Chapter the Seventh of Part the Fifth


In which the narrative recounts acts from the life of Polnar in Baschdynn.


Polnar watched the escalating ferocity of the argument between the herding children with growing alarm. When men and women from both camps came running, Polnar hoped they would put a stop to the fighting, but instead, they plunged straight into it, so that it a full-blown battle was on the boil. For a time, Polnar saw a stalemate between the two groups of people and the accusations being flung at Danzigger Passenell and himself, but gradually, everybody came together and turned towards the spirit speaker’s apprentice and his friends. But even when the Baschi surrounded the three boys, Polnar could not believe his eyes when he saw two boys pick up stones. He believed his eyes even less when he saw other children and then their elders do the same. Passenell groaned in despair.


“HE’S GIVING OUR LASHAMPAS TO THEM!”


“HE’S STEALING OUR LASHAMPAS!”


“We’ve got to stop it,” said Polnar.


“How can we?” Passenell asked.


Polnar yelled out a high note just as a stone hit Danzigger on his shoulder. The Spirit Speaker’s apprentice fell over and covered his fiddle with his body. Polnar’s yelling had caught the attackers’ attention and they held their stones tensely.


“HOW CAN YOU STONE THE ONE WHO WILL BE YOUR SPIRIT SPEAKER IN THE DAYS TO COME?” Polnar cried.


“He’s stealing our lashampas.”


“He’s mixing up our lashampas.”


“No he’s not,” Polnar insisted.


“Yes he is.”


“You aren’t a Baschi,” said a woman.


“You’re trying to steal our lashampas, too!”


Suddenly everybody was yelling at the three boys.


“It’s hopeless,” said Passenell.


Passenell was right. Another stone struck Danzigger in the head, sprouting a pool of blood. Polnar dodged a stone himself by bending down to pick up his fallen friend.


“Take his fiddle,” said Polnar.


Passenell, his face blanked out, took the fiddle. Polnar looked for a place to run to but there was nowhere to go, but straight into the hill. The only hope was to trust Merithwell to save them.


“Passenell! Here!” Polnar cried.


With Danzigger in his arms, Polnar ran straight at into the hill as a stone hit him on the leg. To his relief, the hill opened.
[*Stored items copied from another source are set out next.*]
What follows belongs to an exercise in optimizing a design on an open flow for small area; a production flow would make more cautious choices.
Function was checked by simulation only, so behaviour that the tests miss may differ from the original.
Power figures rest on the tool's default switching activity, not on a simulated workload.

**flow/design.v**
```verilog
module regfile_scoreboard #(
   parameter bit BYPASS_EN  = 1'b1,
   parameter bit RESET_ZERO = 1'b1
) (
   input  logic        clk_i,
   input  logic        rst_ni,
   input  logic [4:0]  rf_waddr_WB_i,
   input  logic [31:0] rf_wdata_WB_i,
   input  logic        rf_we_WB_i,
   input  logic [4:0]  rf_raddr_a_i,
   input  logic [4:0]  rf_raddr_b_i,
   input  logic        rf_re_a_i,
   input  logic        rf_re_b_i,
   output logic [31:0] rf_rdata_a_o,
   output logic [31:0] rf_rdata_b_o,
   input  logic        ld_issue_i,
   input  logic [4:0]  ld_rd_i,
   output logic        stall_o,
   output logic [31:0] busy_o
);
   logic [31:0] regs [1:31];
   logic [31:1] valid_q;
   logic [31:1] busy_q;
   logic [31:1] wsel;
   logic [31:1] lsel;
   logic [31:1] wsel_n;
   logic [31:1] asel;
   logic [31:1] bsel;
   logic        hit_a;
   logic        hit_b;
   logic [31:0] rdata_a;
   logic [31:0] rdata_b;
   always_comb begin
      for (int i = 1; i < 32; i++) begin
         wsel[i] = rf_we_WB_i && (rf_waddr_WB_i == 5'(i));
         wsel_n[i] = !rf_we_WB_i || (rf_waddr_WB_i != 5'(i));
         lsel[i] = ld_issue_i && (ld_rd_i == 5'(i));
         asel[i] = (rf_raddr_a_i == 5'(i));
         bsel[i] = (rf_raddr_b_i == 5'(i));
      end
   end
   assign hit_a = BYPASS_EN && rf_we_WB_i && (rf_waddr_WB_i == rf_raddr_a_i) && (rf_raddr_a_i != 5'd0);
   assign hit_b = BYPASS_EN && rf_we_WB_i && (rf_waddr_WB_i == rf_raddr_b_i) && (rf_raddr_b_i != 5'd0);
   for (genvar i = 1; i < 32; i++) begin : g_reg
      logic [31:0] regs_d;
      rf_sb_wr_sel u_wr (.q_i(regs[i]), .d_i(rf_wdata_WB_i), .en_i(wsel[i]), .en_ni(wsel_n[i]), .y_o(regs_d));
      always_ff @(posedge clk_i) begin
         regs[i] <= regs_d;
      end
   end
   always_ff @(posedge clk_i or negedge rst_ni) begin
      if (!rst_ni) begin
         valid_q <= RESET_ZERO ? '0 : '1;
      end else begin
         valid_q <= valid_q | wsel;
      end
   end
   logic [31:0] asel_f;
   logic [31:0] bsel_f;
   assign asel_f = {asel & valid_q & ~wsel, hit_a};
   assign bsel_f = {bsel & valid_q & ~wsel, hit_b};
   for (genvar k = 0; k < 32; k++) begin : g_rd
      logic [31:0] col;
      assign col[0] = rf_wdata_WB_i[k];
      for (genvar i = 1; i < 32; i++) begin : g_col
         assign col[i] = regs[i][k];
      end
      rf_sb_rd_bit u_a (.d_i(col), .s_i(asel_f), .y_o(rdata_a[k]));
      rf_sb_rd_bit u_b (.d_i(col), .s_i(bsel_f), .y_o(rdata_b[k]));
   end
   assign rf_rdata_a_o = rdata_a;
   assign rf_rdata_b_o = rdata_b;
   always_ff @(posedge clk_i or negedge rst_ni) begin
      if (!rst_ni) begin
         busy_q <= '0;
      end else begin
         busy_q <= (busy_q & ~wsel) | lsel;
      end
   end
   assign busy_o  = {busy_q, 1'b0};
   assign stall_o = (rf_re_a_i && |(asel & busy_q & ~wsel)) ||
                    (rf_re_b_i && |(bsel & busy_q & ~wsel));
endmodule
module rf_sb_rd_bit (
   input  logic [31:0] d_i,
   input  logic [31:0] s_i,
   output logic        y_o
);
   logic [10:0] t_n;
   for (genvar j = 0; j < 10; j++) begin : g_grp
      rf_sb_aoi222 u_g (.d_i(d_i[3*j +: 3]), .s_i(s_i[3*j +: 3]), .y_no(t_n[j]));
   end
   rf_sb_aoi22 u_g10 (.d_i(d_i[31:30]), .s_i(s_i[31:30]), .y_no(t_n[10]));
   assign y_o = ~&t_n;
endmodule
module rf_sb_aoi222 (
   input  logic [2:0] d_i,
   input  logic [2:0] s_i,
   output logic       y_no
);
   assign y_no = ~|(d_i & s_i);
endmodule
module rf_sb_aoi22 (
   input  logic [1:0] d_i,
   input  logic [1:0] s_i,
   output logic       y_no
);
   assign y_no = ~|(d_i & s_i);
endmodule
module rf_sb_wr_sel (
   input  logic [31:0] q_i,
   input  logic [31:0] d_i,
   input  logic        en_i,
   input  logic        en_ni,
   output logic [31:0] y_o
);
   for (genvar k = 0; k < 32; k++) begin : g_bit
      rf_sb_ao22 u_b (.a_i(q_i[k]), .an_i(en_ni), .b_i(d_i[k]), .bn_i(en_i), .y_o(y_o[k]));
   end
endmodule
module rf_sb_ao22 (
   input  logic a_i,
   input  logic an_i,
   input  logic b_i,
   input  logic bn_i,
   output logic y_o
);
   assign y_o = (a_i & an_i) | (b_i & bn_i);
endmodule
```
“Come on!” Polnar urged Passenell.


Passenell unfroze just enough to follow Polnar into Merithwell with the fiddle in his arms. Once inside of Merithwell, Polnar was stopped short by the screams of several boys and the sight of a group of robed figures with flames blazing from the sleeves of their robes. Polnar cowered and positioned himself as best he could to protect Danzigger, but the flames on the sleeves of the gray robes suddenly fizzled to little more than a soft glow. The gray-robed figures turned out to be Malcoomb Nordrench, Raissa, Gwendarin, Morrass, and another boy Polnar had not met. The sound of boys laughing alerted Polnar that Brendan and Luke and Mark had just arrived with a large number of boys from both their choirs. Mark and the boys from his choir were dressed in handsome light brown suits, but they looked as if they had just fled from a monster of their world. Brendan and Luke and their friends were dressed the way they always had been.


“FIRE AND LIGHTNING BURN THE BOWELS OF ALL WHO LAUGH AT ME!” Malcoomb yelled.


Malcoomb’s outburst wiped the smiles off the boys’ faces momentarily, but when the glow on his sleeve fizzled out and Malcoomb’s face took on the expression of someone who had swallowed a frog by a mistake, the smiles and laughter returned.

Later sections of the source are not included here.